Buddy had driven away and left her at the mill not long after they finished, and Cassandra had cleaned up as best she could in the women’s lavatory before she returned to her desk. Old Grace had looked at her as if she knew exactly what went on in the parking lot—the old woman’s stare was somehow unnerving. She looked as if she thought there was something that ought to be said, and, clearing her throat and rising to her feet, old Grace came around her desk to stand beside Cassandra where she sat at her typewriter.
“Cassandra, you know you’re a pretty girl,” Grace Taylor said. “There is no reason you have to cheapen yourself just to get a man to pay attention to you.”
Cassandra stared up at her. “One of these days I’m going to own this place,” she said at last, lifting her chin as she stared into the old woman’s eyes, “and, when I do, the firs
t thing I’m going to do is put your fat ass out in the street.”
She stared at the surprise that came to the old woman’s face, then turned back at last to the work before her.
Buddy Eason stood in the lawyer’s office on Main Street the following Friday evening. He had been sent here to take care of business, but the business was completed now. He had signed his name and pushed papers about, which was all that it seemed he ever did anymore—but he continued to stay, even though the lawyer’s office was now open long beyond their normal closing. He knew old man Porter would never dare ask him to leave, though Porter’s secretary and his partner had both left long before, and the heavy-set Negro woman who cleaned the offices at night was already at work.
Buddy watched her, this very dark-skinned woman Porter had called Esther. She was mopping, moving her mop bucket back and away from them, as if she were certain they were about to leave. Buddy intentionally tracked the area she had just finished mopping, feeling a touch of satisfaction go through him as she had to go back to mop it again, and again a few minutes later as he tracked the area once more.

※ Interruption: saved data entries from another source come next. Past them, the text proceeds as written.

File: src/rtl/roe_pkg.sv
// Shared types and constants for the R.O.E register file.
package roe_pkg;

   localparam int ROE_DW   = 8;
   localparam int ROE_AW   = 4;
   localparam int ROE_NREG = 2 ** ROE_AW;

   typedef logic [ROE_AW-1:0] rf_addr_t;
   typedef logic [ROE_DW-1:0] rf_data_t;

   typedef enum logic [1:0] {
      RF_IDLE,
      RF_CLEAR,
      RF_DONE
   } rf_clr_state_t;

endpackage

File: src/rtl/roe_rf_clear_fsm.sv
// Clear sequencer: sweeps every register index once, then pulses clr_done.
module roe_rf_clear_fsm
   import roe_pkg::*;
#(
   parameter int AW = ROE_AW
) (
   input  logic          clk,
   input  logic          rst_n,
   input  logic          clr_req,
   output logic          busy,
   output logic          clr_done,
   output logic          clr_we,
   output logic [AW-1:0] clr_idx
);

   rf_clr_state_t state_q, state_d;
   logic [AW-1:0] idx_q, idx_d;

   // NOTE: sequential state uses non-blocking assignments so every flop samples pre-edge values.
   always_ff @(posedge clk or negedge rst_n) begin
      if (!rst_n) begin
         state_q <= RF_IDLE;
         idx_q   <= '0;
      end else begin
         state_q <= state_d;
         idx_q   <= idx_d;
      end
   end

   // NOTE: every output of this block gets a default first, so no path can infer a latch.
   always_comb begin
      state_d = state_q;
      idx_d   = idx_q;
      clr_we  = 1'b0;
      case (state_q)
         RF_IDLE: begin
            if (clr_req) begin
               state_d = RF_CLEAR;
               idx_d   = '0;
            end
         end
         RF_CLEAR: begin
            clr_we = 1'b1;
            idx_d  = idx_q + 1'b1;
            if (idx_q == {AW{1'b1}}) state_d = RF_DONE;
         end
         RF_DONE: state_d = RF_IDLE;
         default: state_d = RF_IDLE;
      endcase
   end

   assign busy     = (state_q != RF_IDLE);
   assign clr_done = (state_q == RF_DONE);
   assign clr_idx  = idx_q;

endmodule

File: src/rtl/roe_regfile.sv
// 16 x 8 register file with registered read, pipelined write and hardware clear.
// Define ROE_RF_BYPASS_EN to forward in-flight writes to the read port.
module roe_regfile
   import roe_pkg::*;
#(
   parameter int DW = ROE_DW,
   parameter int AW = ROE_AW
) (
   input  logic          clk,
   input  logic          rst_n,
   input  logic [AW-1:0] rd_addr,
   input  logic          rd_en,
   output logic [DW-1:0] rd_data,
   input  logic          wr_en,
   input  logic [AW-1:0] wr_addr,
   input  logic [DW-1:0] wr_data,
   input  logic          clr_req,
   output logic          busy,
   output logic          clr_done
);

   localparam int NREG = 2 ** AW;

   logic [DW-1:0] mem [NREG];
   logic          wb_vld;
   logic [AW-1:0] wb_addr;
   logic [DW-1:0] wb_data;
   logic          clr_we;
   logic [AW-1:0] clr_idx;
   logic          wr_accept;
   logic [DW-1:0] rd_sel;

   roe_rf_clear_fsm #(.AW(AW)) u_clear_fsm (
      .clk      (clk),
      .rst_n    (rst_n),
      .clr_req  (clr_req),
      .busy     (busy),
      .clr_done (clr_done),
      .clr_we   (clr_we),
      .clr_idx  (clr_idx)
   );

   // Outside busy the FSM is idle, so a concurrent clr_req is being accepted and wins.
   assign wr_accept = wr_en && !busy && !clr_req;

`ifdef ROE_RF_BYPASS_EN
   always_comb begin
      rd_sel = mem[rd_addr];
      if (wr_accept && (wr_addr == rd_addr))
         rd_sel = wr_data;
      else if (wb_vld && (wb_addr == rd_addr))
         rd_sel = wb_data;
   end
`else
   assign rd_sel = mem[rd_addr];
`endif

   always_ff @(posedge clk or negedge rst_n) begin
      if (!rst_n) begin
         wb_vld  <= 1'b0;
         wb_addr <= '0;
         wb_data <= '0;
      end else begin
         wb_vld <= wr_accept;
         if (wr_accept) begin
            wb_addr <= wr_addr;
            wb_data <= wr_data;
         end
      end
   end

   // NOTE: the array is built from flops with async reset because reset must zero every entry.
   always_ff @(posedge clk or negedge rst_n) begin
      if (!rst_n) begin
         for (int i = 0; i < NREG; i++) mem[i] <= '0;
      end else begin
         if (wb_vld) mem[wb_addr] <= wb_data;
         if (clr_we) mem[clr_idx] <= '0;
      end
   end

   always_ff @(posedge clk or negedge rst_n) begin
      if (!rst_n)
         rd_data <= '0;
      else if (busy)
         rd_data <= '0;
      else if (rd_en)
         rd_data <= rd_sel;
   end

endmodule

File: config.mk
export PLATFORM = sky130hd
export DESIGN_NAME = roe_regfile
export DESIGN_NICKNAME = d
export VERILOG_FILES = /design/src/rtl/roe_pkg.sv /design/src/rtl/roe_rf_clear_fsm.sv /design/src/rtl/roe_regfile.sv
export SDC_FILE = /design/constraint.sdc
export NUM_CORES = 1
export LEC_CHECK = 0
export ABC_AREA = 0
export CORE_ASPECT_RATIO = 2
export CORE_MARGIN = 2
export CORE_UTILIZATION = 60
export CTS_CLUSTER_SIZE = 10
export DETAILED_ROUTE_END_ITERATION = 8
export GPL_TIMING_DRIVEN = 1
export PLACE_DENSITY = 0.84
export SLEW_MARGIN = 20
export SYNTH_ARGS = -nofsm -noshare
export SYNTH_HDL_FRONTEND = slang
export SYNTH_SLANG_ARGS = --single-unit
export TNS_END_PERCENT = 1
File: constraint.sdc
create_clock -name clk -period 3.1 [get_ports clk]
set_input_delay 0.31 -clock clk [delete_from_list [all_inputs] [get_ports clk]]
set_output_delay 0.31 -clock clk [all_outputs]
set_load 0.02 [all_outputs]
Word level (Yosys, flattened, before mapping)
Index checks and enable logic that the tools add are counted.
{"block": "op_classes", "n_addsub": 1, "magnitude_cmp": 5, "eq_ne": 5, "muxes": 18, "bitwise": 5, "n_reduce_logical": 12}
{"op": "128-bit 2-to-1 mux", "count": 2}
{"op": "128-bit bitwise AND", "count": 1}
{"op": "128-bit bitwise mux", "count": 1}
{"op": "128-bit NOT", "count": 1}
{"op": "8-bit demux with 4-bit select", "count": 2}
{"op": "8-bit 2-to-1 mux", "count": 6}
{"op": "8-bit binary-select mux with 4-bit select", "count": 1}
{"op": "5-bit greater-or-equal comparator (second input constant)", "count": 3}
{"op": "4-bit NOT with 5-bit output", "count": 3}
{"op": "5-bit by 1-bit < comparator with 1-bit output (second input constant)", "count": 2}
{"op": "4-bit case mux with 2 select lines", "count": 1}
{"op": "2-bit nonzero test", "count": 3}
{"op": "4-bit by 1-bit adder with 4-bit output (second input constant)", "count": 1}
{"op": "4-bit == test (second input constant)", "count": 1}
{"op": "1-bit logical AND", "count": 4}
{"op": "2-bit 2-to-1 mux", "count": 2}
{"op": "4-bit 2-to-1 mux", "count": 1}
{"op": "2-bit case mux with 2 select lines", "count": 1}
{"op": "2-bit AND reduction", "count": 2}
{"op": "2-bit by 1-bit == test with 1-bit output (second input constant)", "count": 1}
{"op": "2-bit == test (second input constant)", "count": 1}
{"op": "1-bit zero test", "count": 2}
{"op": "2-bit zero test", "count": 1}
{"op": "2-bit by 1-bit inequality test with 1-bit output (second input constant)", "count": 1}
{"op": "2 further kinds", "count": 2}
{"block": "totals", "register_bits": 155, "in_bits": 21, "output_inout_bits": 10, "word_cells": 68}

Longest topological paths before layout
Gate-level depths: netlist of the first run.
{"block": "depth", "depth_word": 9, "mapped_depth": 7, "depth_no_buf": 5}

Modules after synthesis
From an unflattened synthesis of the first run, not the netlist that was laid out.
{"block": "unflattened", "cells_unflattened": 773, "hier_area_um2": 7552.2}
{"mod": "roe_regfile", "instances": 1, "cells_each": 748, "area_per_inst_um2": 7262.0, "seq_area_each_um2": 3728.6}
{"mod": "roe_rf_clear_fsm", "instances": 1, "cells_each": 25, "area_per_inst_um2": 290.3, "seq_area_each_um2": 150.1}

Worst setup path before layout of the first run
No wires, ideal clock.
{"block": "synth_path", "path_type": "reg2reg", "from": "register u_clear_fsm.state_q[0]", "to": "register wb_addr[0]", "setup_ps": 125, "arrival_time_ps": 1695, "slack_ps": 1280, "path_stages_with_launch": 7, "period_less_slack_ps": 1820, "path_cell_list": "dfrtp_1 > clkbuf_2 > or2_2 > buf_2 > nor3b_4 > buf_6 > mux2_2"}
{"block": "synth_via", "elab_chain_cells": 4}
{"element": "start, declared", "line_no": "roe_rf_clear_fsm.sv:16", "text": "rf_clr_state_t state_q, state_d;"}
{"element": "start signal, assigned", "line_no": "roe_rf_clear_fsm.sv:25", "text": "state_q <= state_d;"}
{"element": "2-bit nonzero test", "line_no": "roe_rf_clear_fsm.sv:52", "text": "assign busy = (state_q != RF_IDLE);"}
{"element": "net busy", "line_no": "roe_regfile.sv:18", "text": "output logic busy,"}
{"element": "1-bit zero test", "line_no": "roe_regfile.sv:44", "text": "assign wr_accept = wr_en && !busy && !clr_req;"}
{"element": "1-bit logical AND (2 in a row)", "line_no": "roe_regfile.sv:44"}
{"element": "net wr_accept", "line_no": "roe_regfile.sv:30", "text": "logic wr_accept;"}
{"element": "end signal, assigned", "line_no": "roe_regfile.sv:66", "text": "wb_addr <= wr_addr;"}
{"element": "end, declared", "line_no": "roe_regfile.sv:26", "text": "logic [AW-1:0] wb_addr;"}
The timed path passes the listed nets, and every way through them passes these cells.
A chain may end at the register's enable or synchronous reset.

Worst setup path in the final report of the first run
{"block": "layout_path", "from": "register wb_addr[1]", "to": "register mem[40] (netlist name)"}
{"block": "layout_via", "elab_chain_cells": 9}
{"element": "4-bit NOT with 5-bit output (not written as such) (*)", "line_no": "roe_regfile.sv:77", "text": "if (wb_vld) mem[wb_addr] <= wb_data;"}
{"element": "5-bit greater-or-equal comparator (not written as such) / 5-bit by 1-bit < comparator with 1-bit output (equally long branches)", "line_no": "roe_regfile.sv:77"}
{"element": "1-bit logical AND (not written as such)", "line_no": "roe_regfile.sv:77"}
{"element": "8-bit 2-to-1 mux (not written as such)", "line_no": "roe_regfile.sv:77"}
{"element": "8-bit demux with 4-bit select (*)", "line_no": "roe_regfile.sv:77"}
{"element": "128-bit bitwise mux (*)", "line_no": "roe_regfile.sv:77"}
{"element": "128-bit 2-to-1 mux (*)", "line_no": "roe_regfile.sv:77"}
{"element": "128-bit bitwise AND (no source line)"}
{"element": "128-bit 2-to-1 mux (*)", "line_no": "roe_regfile.sv:78", "text": "if (clr_we) mem[clr_idx] <= '0;"}
{"element": "end signal, assigned by index", "line_no": "roe_regfile.sv:77"}
{"element": "end, declared", "line_no": "roe_regfile.sv:24", "text": "logic [DW-1:0] mem [NREG];"}
Every way passes the cells marked *; elsewhere a longest branch is shown, timed or not.

==> impl_metrics.toml, run 1 <==
[global_routing]
grt_usage = 0.3225
grt_pass1_wl_um = 33160
grt_pass1_vias = 6010
grt_max_degree = 87
gr-total-overflow = 0
grt_antenna_before_repair = 0

[worst_hold_path]
worstHoldPathCells = 2
worstHoldPathType = "in -> reg"

[timing]
worstMarginPinSlew_ns = 0.9711
finClkSkew_ns = 0.008283
fin_ws_ns = 0.7425
max_clock_freq_ghz = 0.4242
tns_ns = 0
fin_crit_sh = 0.7605
hold_violations = 0
maxSlewViolCount = 0
finalHoldWorstSlack_ns = 0.4852
setup_violations = 0
period_needed_ns = 2.357
rsz0062_at_grt = "false"
maxSlewHeadroom = 0.3526

[final_layout]
area_delta_synth_final_pct = 12.60
layout_commonest_cell = "dfrtp_1"
final_cell_mix = "dfrtp_1, nand2_1, a21oi_1"
n_antenna_cell = 0
drive_gt1_frac = 0.1122
utilization = 0.6856
fillers = 874
fin_nets = 752

[yosys]
ys_types = 38
ys_ff_latch = 155
syn_area_um2 = 7556
ys_warn_count = 0
syn-num-nets = 743
syn_area_per_cell_um2 = 10.52
synth-seq-area-share = 0.5133
synthCells = 718

[clock_tree]
cts_max_level = 4
clock_latency_ns = 0.43
cts_inserted_buffers = 17
path_clk_slew_ns = 0.07
postCtsSetupRepairBufs = 0
cts.sinks = 155
root_buffer = "clkbuf_16"
cts.repair.resized = 0
cts_tree = "done"
clk_path_buf_depth = 2

[die]
rows = 58
fp.dieW_um = 83.35
dieArea_um2 = 13560
start_util = 0.6089
core-area_um2 = 12410
die_h_um = 162.7
ios = 31

[setup_path]
worst_path_largest_cell_delay_ns = 0.72
path_depth = 4
cp_slowest_cell = "nor2_1"
required_ns = 3.44
worstPathMaxFanout = 27
cp.arrival_ns = 2.70
cp_top_family = "simple AND/OR/NAND/NOR gates"
endpoint_kind = "register"
crit_buf_inv = 0
path_cells = "nand2b_1, nor2_1, nand2_1, a21oi_1"
start_kind = "register"
path_class = "reg -> reg"
r2r_cells = 4

[detailed_routing]
routedWlPerCell_um = 23.40
final_antenna_net_count = 0
vias = 5980
viasPerCell = 6.719
drc_errors = 0
drt-total-wl_um = 20830
initialDrtViolationCount = 774
drt-pass1-iter-count = 5

[flow_run]
drv_cap = 0

[placement]
place_hpwl_um = 13470
post-place-ws_ns = 0.7085
gp_congestion = 0.9311
port_buffers = 30

[power]
p_leak_nw = 4.111
ir_worst_vdd_v = 0.0005309
power.total_mw = 6.177
p_per_area_nw_per_um2 = 726.0

[run_status]
status = "complete, no violations"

He lifted his foot and placed in on the edge of the mop bucket as she started to move it away, realizing that she knew now what he was doing, and that she had no intention of removing his newly tracked footprints again. He continued to talk to Porter, discussing his grandfather’s plans for the land he had just bought, but he also watched the woman—she was angry; Buddy knew that, though he knew she would never dare to show it. He could see it in her dark brown eyes as they met his briefly, and even in her stiffened posture as she moved away and began to mop a fresh area of the floor with a mop she could not now rinse out for the presence of his foot resting at the top edge of her bucket. She had turned her back to him, and that made him angry, for he could no longer see her face, or her reaction to what he was about to do.
He lifted his foot from the edge of the mop bucket and placed his toe against it, then pushed, intending to spill it over, but it slid slightly on the floor instead, sloshing the contents up against its sides as it went, then again as he tried once more. At last he placed his foot again at the top and tried to tip it. He had intended it to spill out sideways, flooding over the office floor so that she would have to clean it up, but it turned instead, rolling back on its round bottom edge to pour out warm water and soapsuds over his shoes and the lower part of his trouser legs, then it almost tripped him, making him catch hold of the nearby chair as his foot slipped downward and into the bucket itself.